The line containing "export CORE_AREA = 2 2 106 108" marks the end: quote every line from the start of the records below through it, word for word.

======== Recorded information ========

<file path="config.mk">
export PLATFORM = sky130hd
export DESIGN_NAME = ptw_top
export DESIGN_NICKNAME = d
export VERILOG_FILES = /design/src/rtl/ptw_pkg.sv /design/src/rtl/ptw_addr_gen.sv /design/src/rtl/ptw_pte_check.sv /design/src/rtl/ptw_ctrl.sv /design/src/rtl/ptw_top.sv
export SDC_FILE = /design/constraint.sdc
export NUM_CORES = 1
export LEC_CHECK = 0
export BUFFER_PORTS_ARGS = -buffer_cell sky130_fd_sc_hd__clkbuf_2
export CAP_MARGIN = 25
export CORE_AREA = 2 2 106 108
export CTS_BUF_LIST = sky130_fd_sc_hd__clkbuf_8
export DETAILED_ROUTE_END_ITERATION = 7
export DIE_AREA = 0 0 108 110
export PLACE_DENSITY_LB_ADDON = 0.3
export SLEW_MARGIN = 40
export SYNTH_ARGS = -nofsm -noshare
export SYNTH_HDL_FRONTEND = slang
export SYNTH_SLANG_ARGS = --single-unit
</file>
<file path="constraint.sdc">
create_clock -name clk -period 2.3 [get_ports clk]
set_clock_uncertainty 0.15 [all_clocks]
set_input_delay 0.115 -clock clk [delete_from_list [all_inputs] [get_ports clk]]
set_output_delay 0.115 -clock clk [all_outputs]
set_load 0.02 [all_outputs]
</file>
<file path="src/rtl/ptw_pkg.sv">
package ptw_pkg;

    // Address geometry
    localparam int VA_W        = 32;
    localparam int OFF_W       = 12;
    localparam int IDX_W       = 10;
    localparam int PTE_W       = 32;
    localparam int FRAME_W     = VA_W - OFF_W;
    localparam int FLAG_W      = PTE_W - FRAME_W;
    localparam int ENTRY_BYTES = PTE_W / 8;
    localparam int ENTRY_SH    = $clog2(ENTRY_BYTES);

    // Flag bit positions inside an entry
    localparam int FLG_VALID = 0;
    localparam int FLG_READ  = 1;
    localparam int FLG_WRITE = 2;
    localparam int FLG_EXEC  = 3;

    typedef enum logic [2:0] {
        ST_IDLE     = 3'd0,
        ST_RD_OUTER = 3'd1,
        ST_RD_INNER = 3'd2,
        ST_DONE     = 3'd3,
        ST_FAULT    = 3'd4
    } walk_state_e;

    typedef enum logic [1:0] {
        CAUSE_NONE      = 2'd0,
        CAUSE_OUTER_INV = 2'd1,
        CAUSE_INNER_INV = 2'd2,
        CAUSE_PROT      = 2'd3
    } fault_cause_e;

    typedef enum logic [1:0] {
        ACC_READ  = 2'd0,
        ACC_WRITE = 2'd1,
        ACC_EXEC  = 2'd2,
        ACC_RSVD  = 2'd3
    } access_e;

    typedef struct packed {
        logic [FRAME_W-1:0] frame;
        logic [FLAG_W-1:0]  flags;
    } pte_t;

    typedef struct packed {
        logic [IDX_W-1:0] hi;
        logic [IDX_W-1:0] lo;
        logic [OFF_W-1:0] off;
    } vaddr_t;

    // Byte address of entry idx in the table held in frame base
    function automatic logic [VA_W-1:0] entry_addr(
        input logic [FRAME_W-1:0] base,
        input logic [IDX_W-1:0]   idx
    );
        logic [VA_W-1:0] scaled;
        scaled = VA_W'(idx) << ENTRY_SH;
        return {base, {OFF_W{1'b0}}} + scaled;
    endfunction

    function automatic logic flag_valid(input logic [FLAG_W-1:0] flags);
        return flags[FLG_VALID];
    endfunction

    // Permission lookup for the access kind
    function automatic logic perm_ok(
        input logic [FLAG_W-1:0] flags,
        input access_e           acc
    );
        logic ok;
        case (acc)
            ACC_READ:  ok = flags[FLG_READ];
            ACC_WRITE: ok = flags[FLG_WRITE];
            ACC_EXEC:  ok = flags[FLG_EXEC];
            default:   ok = 1'b0;
        endcase
        return ok;
    endfunction

endpackage

</file>
<file path="src/rtl/ptw_addr_gen.sv">
module ptw_addr_gen
    import ptw_pkg::*;
(
    input  walk_state_e            state,
    input  logic [FRAME_W-1:0]     root_frame,
    input  logic [FRAME_W-1:0]     inner_frame,
    input  logic [IDX_W-1:0]       idx_hi,
    input  logic [IDX_W-1:0]       idx_lo,
    output logic                   mem_req,
    output logic [VA_W-1:0]        mem_addr
);
    localparam int LEVELS = 2;

    logic [FRAME_W-1:0] lvl_base [LEVELS];
    logic [IDX_W-1:0]   lvl_idx  [LEVELS];
    logic [VA_W-1:0]    lvl_addr [LEVELS];

    assign lvl_base[0] = root_frame;
    assign lvl_idx[0]  = idx_hi;
    assign lvl_base[1] = inner_frame;
    assign lvl_idx[1]  = idx_lo;

    for (genvar g = 0; g < LEVELS; g++) begin : g_level
        assign lvl_addr[g] = entry_addr(lvl_base[g], lvl_idx[g]);
    end

    always_comb begin
        mem_req  = 1'b0;
        mem_addr = '0;
        case (state)
            ST_RD_OUTER: begin
                mem_req  = 1'b1;
                mem_addr = lvl_addr[0];
            end
            ST_RD_INNER: begin
                mem_req  = 1'b1;
                mem_addr = lvl_addr[1];
            end
            default: begin
                mem_req  = 1'b0;
                mem_addr = '0;
            end
        endcase
    end

endmodule

</file>
<file path="src/rtl/ptw_pte_check.sv">
module ptw_pte_check
    import ptw_pkg::*;
(
    input  pte_t          pte,
    input  logic          level_inner,
    input  access_e       acc,
    output logic          ok,
    output fault_cause_e  cause
);
    logic valid_bit;
    logic perm_bit;

    assign valid_bit = flag_valid(pte.flags);
    assign perm_bit  = perm_ok(pte.flags, acc);

    // Validity first; permission only on the last level
    always_comb begin
        if (!valid_bit) begin
            cause = level_inner ? CAUSE_INNER_INV : CAUSE_OUTER_INV;
        end else if (level_inner && !perm_bit) begin
            cause = CAUSE_PROT;
        end else begin
            cause = CAUSE_NONE;
        end
        ok = (cause == CAUSE_NONE);
    end

endmodule

</file>
<file path="src/rtl/ptw_ctrl.sv">
module ptw_ctrl
    import ptw_pkg::*;
(
    input  logic                 clk,
    input  logic                 rst,
    input  logic                 req_valid,
    input  vaddr_t               req_vaddr,
    input  access_e              req_access,
    input  logic [FRAME_W-1:0]   ptbr,
    input  logic                 mem_rvalid,
    input  logic [FRAME_W-1:0]   rd_frame,
    input  logic                 chk_ok,
    input  fault_cause_e         chk_cause,
    output walk_state_e          state,
    output logic [FRAME_W-1:0]   root_q,
    output logic [FRAME_W-1:0]   inner_q,
    output logic [IDX_W-1:0]     idx_hi_q,
    output logic [IDX_W-1:0]     idx_lo_q,
    output access_e              acc_q,
    output logic                 ready,
    output logic                 resp_valid,
    output logic                 resp_fault,
    output fault_cause_e         resp_cause,
    output logic [VA_W-1:0]      resp_paddr
);
    vaddr_t          va_q;
    fault_cause_e    cause_q;
    logic [VA_W-1:0] paddr_q;

    always_ff @(posedge clk) begin
        if (rst) begin
            state   <= ST_IDLE;
            va_q    <= '0;
            acc_q   <= ACC_READ;
            root_q  <= '0;
            inner_q <= '0;
            cause_q <= CAUSE_NONE;
            paddr_q <= '0;
        end else begin
            case (state)
                ST_IDLE: begin
                    if (req_valid) begin
                        va_q   <= req_vaddr;
                        acc_q  <= req_access;
                        root_q <= ptbr;
                        state  <= ST_RD_OUTER;
                    end
                end
                ST_RD_OUTER: begin
                    if (mem_rvalid) begin
                        if (chk_ok) begin
                            inner_q <= rd_frame;
                            state   <= ST_RD_INNER;
                        end else begin
                            cause_q <= chk_cause;
                            paddr_q <= '0;
                            state   <= ST_FAULT;
                        end
                    end
                end
                ST_RD_INNER: begin
                    if (mem_rvalid) begin
                        if (chk_ok) begin
                            cause_q <= CAUSE_NONE;
                            paddr_q <= {rd_frame, va_q.off};
                            state   <= ST_DONE;
                        end else begin
                            cause_q <= chk_cause;
                            paddr_q <= '0;
                            state   <= ST_FAULT;
                        end
                    end
                end
                ST_DONE:  state <= ST_IDLE;
                ST_FAULT: state <= ST_IDLE;
                default:  state <= ST_IDLE;
            endcase
        end
    end

    assign idx_hi_q   = va_q.hi;
    assign idx_lo_q   = va_q.lo;
    assign ready      = (state == ST_IDLE);
    assign resp_valid = (state == ST_DONE) || (state == ST_FAULT);
    assign resp_fault = (state == ST_FAULT);
    assign resp_cause = cause_q;
    assign resp_paddr = paddr_q;

endmodule

</file>
<file path="src/rtl/ptw_top.sv">
module ptw_top
    import ptw_pkg::*;
(
    input  logic                clk,
    input  logic                rst,
    input  logic                req_valid,
    input  logic [VA_W-1:0]     req_vaddr,
    input  logic [1:0]          req_access,
    input  logic [FRAME_W-1:0]  ptbr,
    output logic                ready,
    output logic                mem_req,
    output logic [VA_W-1:0]     mem_addr,
    input  logic                mem_rvalid,
    input  logic [PTE_W-1:0]    mem_rdata,
    output logic                resp_valid,
    output logic                resp_fault,
    output logic [1:0]          resp_cause,
    output logic [VA_W-1:0]     resp_paddr
);
    walk_state_e        state;
    logic [FRAME_W-1:0] root_q;
    logic [FRAME_W-1:0] inner_q;
    logic [IDX_W-1:0]   idx_hi_q;
    logic [IDX_W-1:0]   idx_lo_q;
    access_e            acc_q;
    logic               chk_ok;
    fault_cause_e       chk_cause;
    fault_cause_e       cause_e;
    pte_t               rd_pte;

    assign rd_pte = pte_t'(mem_rdata);

    ptw_ctrl u_ctrl (
        .clk        (clk),
        .rst        (rst),
        .req_valid  (req_valid),
        .req_vaddr  (vaddr_t'(req_vaddr)),
        .req_access (access_e'(req_access)),
        .ptbr       (ptbr),
        .mem_rvalid (mem_rvalid),
        .rd_frame   (rd_pte.frame),
        .chk_ok     (chk_ok),
        .chk_cause  (chk_cause),
        .state      (state),
        .root_q     (root_q),
        .inner_q    (inner_q),
        .idx_hi_q   (idx_hi_q),
        .idx_lo_q   (idx_lo_q),
        .acc_q      (acc_q),
        .ready      (ready),
        .resp_valid (resp_valid),
        .resp_fault (resp_fault),
        .resp_cause (cause_e),
        .resp_paddr (resp_paddr)
    );

    ptw_addr_gen u_addr (
        .state       (state),
        .root_frame  (root_q),
        .inner_frame (inner_q),
        .idx_hi      (idx_hi_q),
        .idx_lo      (idx_lo_q),
        .mem_req     (mem_req),
        .mem_addr    (mem_addr)
    );

    ptw_pte_check u_chk_pte (
        .pte         (rd_pte),
        .level_inner (state == ST_RD_INNER),
        .acc         (acc_q),
        .ok          (chk_ok),
        .cause       (chk_cause)
    );

    assign resp_cause = cause_e;

endmodule

</file>
==> impl_metrics.xml <==
<?xml version="1.0" encoding="UTF-8"?>
<metrics>
  <group name="grt">
    <metric name="grt_start_max_net_pins" unit="">39</metric>
    <metric name="grt_pass1_vias" unit="">4028</metric>
    <metric name="initial_antenna_violation_count" unit="">0</metric>
    <metric name="track_usage" unit="">0.207</metric>
    <metric name="first_pass_grt_wire_length" unit="mm">19.4</metric>
    <metric name="globalRoute.totalOverflow" unit="">0</metric>
  </group>
  <group name="critical_path">
    <metric name="timing.critical_path.max_delay_family" unit="">flip-flops</metric>
    <metric name="critPathKind" unit="">flop to primary output</metric>
    <metric name="critPathMaxFanout" unit="">20</metric>
    <metric name="critPathSlowestCell" unit="">dfxtp_1</metric>
    <metric name="critPathRequiredTime" unit="ns">2.04</metric>
    <metric name="cpPeakStageDelay" unit="ns">0.50</metric>
    <metric name="setup.reg_to_reg.worst_slack" unit="ns">0.25</metric>
    <metric name="reg2reg_to" unit="">u_ctrl.resp_paddr[9]</metric>
    <metric name="timing.critical_path.buf_inv" unit="">2</metric>
    <metric name="timing.critical_path.cells" unit="">nand2b_1 -&gt; nor2_2 -&gt; buf_4 -&gt; a22o_1 -&gt; clkbuf_2</metric>
    <metric name="r2r-start" unit="">u_ctrl.state[0]</metric>
    <metric name="critical_path.endpoint_type" unit="">primary output</metric>
    <metric name="cp.arrival" unit="ns">1.86</metric>
    <metric name="setup.worst_path.start_class" unit="">flop</metric>
    <metric name="timing.reg2reg.worst_path_depth" unit="">5</metric>
  </group>
  <group name="yosys">
    <metric name="synth.ff_latch_count" unit="">111</metric>
    <metric name="post-synth-top-area-cell" unit="">dfxtp_1</metric>
    <metric name="synth_top_cells_by_area" unit="">dfxtp_1 53%, nand2_1 13%, a22o_1 13%</metric>
    <metric name="post_synth_num_cell_types" unit="">33</metric>
    <metric name="yosys_most_used_dff" unit="">dfxtp_1</metric>
    <metric name="number_of_synthesized_flops_with_an_enable_pin" unit="">0</metric>
    <metric name="count_leader_synth" unit="">nand2_1</metric>
    <metric name="postSynthAreaPerCell" unit="sq um">8.81</metric>
    <metric name="post_synth_inst_count" unit="">476</metric>
    <metric name="synthesis.yosys.warnings" unit="">0</metric>
    <metric name="async_reset_ff_frac" unit="">0</metric>
    <metric name="post_synth_most_frequent_cells" unit="">150 x nand2_1, 111 x dfxtp_1, 74 x a21oi_1</metric>
    <metric name="seq_area_frac_synth" unit="">0.530</metric>
    <metric name="synth.top_cell.area_share" unit="">0.530</metric>
    <metric name="mappedNetlistArea" unit="sq um">4200</metric>
  </group>
  <group name="clock_tree">
    <metric name="worstSkewPairLatency" unit="ns">0.36</metric>
    <metric name="postCtsSetupBuffers" unit="">0</metric>
    <metric name="htree_levels" unit="">3</metric>
    <metric name="buffer_type_at_the_clock_tree_root" unit="">clkbuf_8</metric>
    <metric name="cts_tree" unit="">done</metric>
    <metric name="cts-root-to-sink-buffers" unit="">2</metric>
    <metric name="cts.clk_slew.worst_paths" unit="ns">0.11</metric>
    <metric name="cts.sinks" unit="">111</metric>
    <metric name="tritoncts.num_buffers" unit="">9</metric>
  </group>
  <group name="cells_and_area">
    <metric name="filler_cell_count" unit="">989</metric>
    <metric name="nNetsFinal" unit="">776</metric>
    <metric name="area.growth.synth_to_final" unit="%">43.1</metric>
    <metric name="final_layout_size_suffix_gt1_frac" unit="">0.271</metric>
    <metric name="finalCoreUtilization" unit="">0.561</metric>
    <metric name="antenna_diode_count" unit="">0</metric>
    <metric name="finish.cell_count_without_fillers" unit="">830</metric>
  </group>
  <group name="hold_path">
    <metric name="hold_path_end" unit="">u_ctrl.root_q[19]</metric>
    <metric name="timing.hold.worst.class" unit="">input port to flop</metric>
    <metric name="hold_path.startpoint" unit="">rst</metric>
    <metric name="timing.hold.worst_path_depth" unit="">3</metric>
  </group>
  <group name="floorplan">
    <metric name="design.die.area" unit="sq um">11900</metric>
    <metric name="placement_rows" unit="">38</metric>
    <metric name="floorplan.initialDensity" unit="">0.392</metric>
    <metric name="chipHeight" unit="microns">110</metric>
    <metric name="fp.coreArea" unit="sq um">10700</metric>
    <metric name="die_x" unit="microns">108</metric>
    <metric name="top_level_ports" unit="">160</metric>
  </group>
  <group name="timing">
    <metric name="hold_viol" unit="">0</metric>
    <metric name="worst_pin_slew" unit="ns">0.710</metric>
    <metric name="report.final.setup_viol" unit="">0</metric>
    <metric name="period_needed" unit="ns">2.13</metric>
    <metric name="report.final.slew_viol_count" unit="">0</metric>
    <metric name="total_neg_setup_slack" unit="ns">0</metric>
    <metric name="setup_repair_after_global_routing_missed_its_margin" unit="">no</metric>
    <metric name="maxSlewHeadroom" unit="">0.526</metric>
    <metric name="timing.final.crit_share" unit="">0.924</metric>
    <metric name="fmax" unit="GHz">0.470</metric>
    <metric name="fin_hold_ws" unit="ns">0.106</metric>
  </group>
  <group name="pwr">
    <metric name="total_leakage_power" unit="nW">2.60</metric>
    <metric name="vdd_drop_max" unit="V">0.000382</metric>
    <metric name="power-per-cell-area" unit="nW/um^2">643</metric>
    <metric name="power" unit="mW">3.86</metric>
  </group>
  <group name="drt">
    <metric name="routed-via-count" unit="">4108</metric>
    <metric name="wl_per_cell" unit="microns">14.8</metric>
    <metric name="vias_per_cell" unit="">4.95</metric>
    <metric name="first_pass_iters" unit="">4</metric>
    <metric name="wl" unit="mm">12.3</metric>
    <metric name="drt.antenna.violating_nets" unit="">0</metric>
    <metric name="drc" unit="">0</metric>
    <metric name="detailedRoute.firstIterationViolations" unit="">231</metric>
  </group>
  <group name="run_status">
    <metric name="outcome" unit="">finished clean</metric>
  </group>
  <group name="placement">
    <metric name="placed_cells" unit="">739</metric>
    <metric name="hpwlAfterDp" unit="mm">7.79</metric>
    <metric name="numPortBuffers" unit="">149</metric>
    <metric name="finalWeightedCongestion" unit="">0.820</metric>
  </group>
  <group name="flow_run">
    <metric name="max_cap_violations" unit="">0</metric>
  </group>
</metrics>
## placed cells by master (no fill, tap or decap), types with 2 or more instances in the layout
master,Yosys,routed
a21oi_1,74,74
a22o_1,63,63
and3_1,2,2
buf_12,0,3
buf_4,3,11
clkbuf_2,0,149
clkbuf_8,0,9
conb_1,1,2
dfxtp_1,111,110
dlygate4sd3_1,0,76
inv_8,0,2
nand2_1,150,149
nand2b_1,3,3
nand3b_1,3,3
nor2_1,4,3
nor2_2,1,2
nor2b_1,2,2
nor3_2,2,2
o21ai_1,2,2
or2_1,2,2
## metrics by stage
step / instance area [sq um] / worst slack (ns)
after floorplan: 4200 / 0.602
after global placement: 5040 / 0.346
after detailed placement: 5040 / 0.271
after CTS: 6000 / 0.0441
after global routing: 6000 / 0.0532
final: 6000 / 0.174
## state kept, by name (all words and copies together) (netlist names)
register and count:
u_ctrl.inner_q 20, u_ctrl.root_q 20, u_ctrl.acc_q 2, u_ctrl.va_q 12, u_ctrl.idx_hi_q 10, u_ctrl.state 3
u_ctrl.resp_paddr 32, u_ctrl.idx_lo_q 10, u_ctrl.resp_cause 2
## routing by layer
metal	part of all wire	up-vias	GRT usage	wire [microns]
li1	-	2051	-	-
met1	0.42	1915	0.243	5130
met2	0.51	128	0.373	6280
met3	0.057	14	0.0564	697
met4	0.012	0	0.0568	144
met5	0	-	0	0
## cells by family (layout without fill, tap and decap cells)
logic type / after synthesis / after routing / share of synthesized area
buf+inv: 41 / 254 / 0.0558
fa+ha+maj: 1 / 1 / 0.00239
flops: 111 / 111 / 0.530
mux: 1 / 1 / 0.00239
simple gates: 176 / 176 / 0.175
compound gates: 144 / 144 / 0.232
xor+xnor: 1 / 1 / 0.00209
other cells: 1 / 2 / 0.000894
## cell type report
class | instances | area (sq um) | share of cell area
tap | 140 | 175 | 0.0292
clock inverter | 6 | 77.6 | 0.0129
multi-input combinational | 325 | 1760 | 0.292
clock buffer | 9 | 124 | 0.0206
timing repair buffer | 239 | 1650 | 0.275
sequential | 111 | 2220 | 0.370
## tightest hold or removal path: cells and delay by family
| family | cells | cell delay (ns) |
|---|---|---|
| AO/OA/AOI/OAI | 1 | 0.12 |
| buffers and inverters | 2 | 0.35 |
## power breakdown
part	internal, mW	leakage (nW)	switching, mW	total [mW]
clock network	0.520	0.0997	0.683	1.20
logic	0.271	1.60	0.330	0.601
registers	2.01	0.904	0.0513	2.06
## worst max-delay path by stage
stage,start,to,slack (ns),cells past startpoint
after CTS,u_ctrl.state[1],mem_addr[29],0.04,5
final,u_ctrl.state[0],mem_addr[29],0.17,5
after global placement,u_ctrl.state[0],u_ctrl.resp_paddr[13],0.35,5
after floorplan,u_ctrl.state[1],u_ctrl.root_q[0],0.60,7
after global routing,u_ctrl.state[0],mem_addr[29],0.05,5
after detailed placement,u_ctrl.state[0],u_ctrl.resp_paddr[9],0.27,5
## timing repair
action,4_1_cts,5_1_grt
endpoints found under the setup margin,0,28
hold buffers,76,0
endpoints found under the hold margin,98,0
gates resized for setup,0,1
No activity file was read; power rests on OpenSTA's default activity.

========

- Task output
<file path="config.mk">
export PLATFORM = sky130hd
export DESIGN_NAME = ptw_top
export DESIGN_NICKNAME = d
export VERILOG_FILES = /design/src/rtl/ptw_pkg.sv /design/src/rtl/ptw_addr_gen.sv /design/src/rtl/ptw_pte_check.sv /design/src/rtl/ptw_ctrl.sv /design/src/rtl/ptw_top.sv
export SDC_FILE = /design/constraint.sdc
export NUM_CORES = 1
export LEC_CHECK = 0
export BUFFER_PORTS_ARGS = -buffer_cell sky130_fd_sc_hd__clkbuf_2
export CAP_MARGIN = 25
export CORE_AREA = 2 2 106 108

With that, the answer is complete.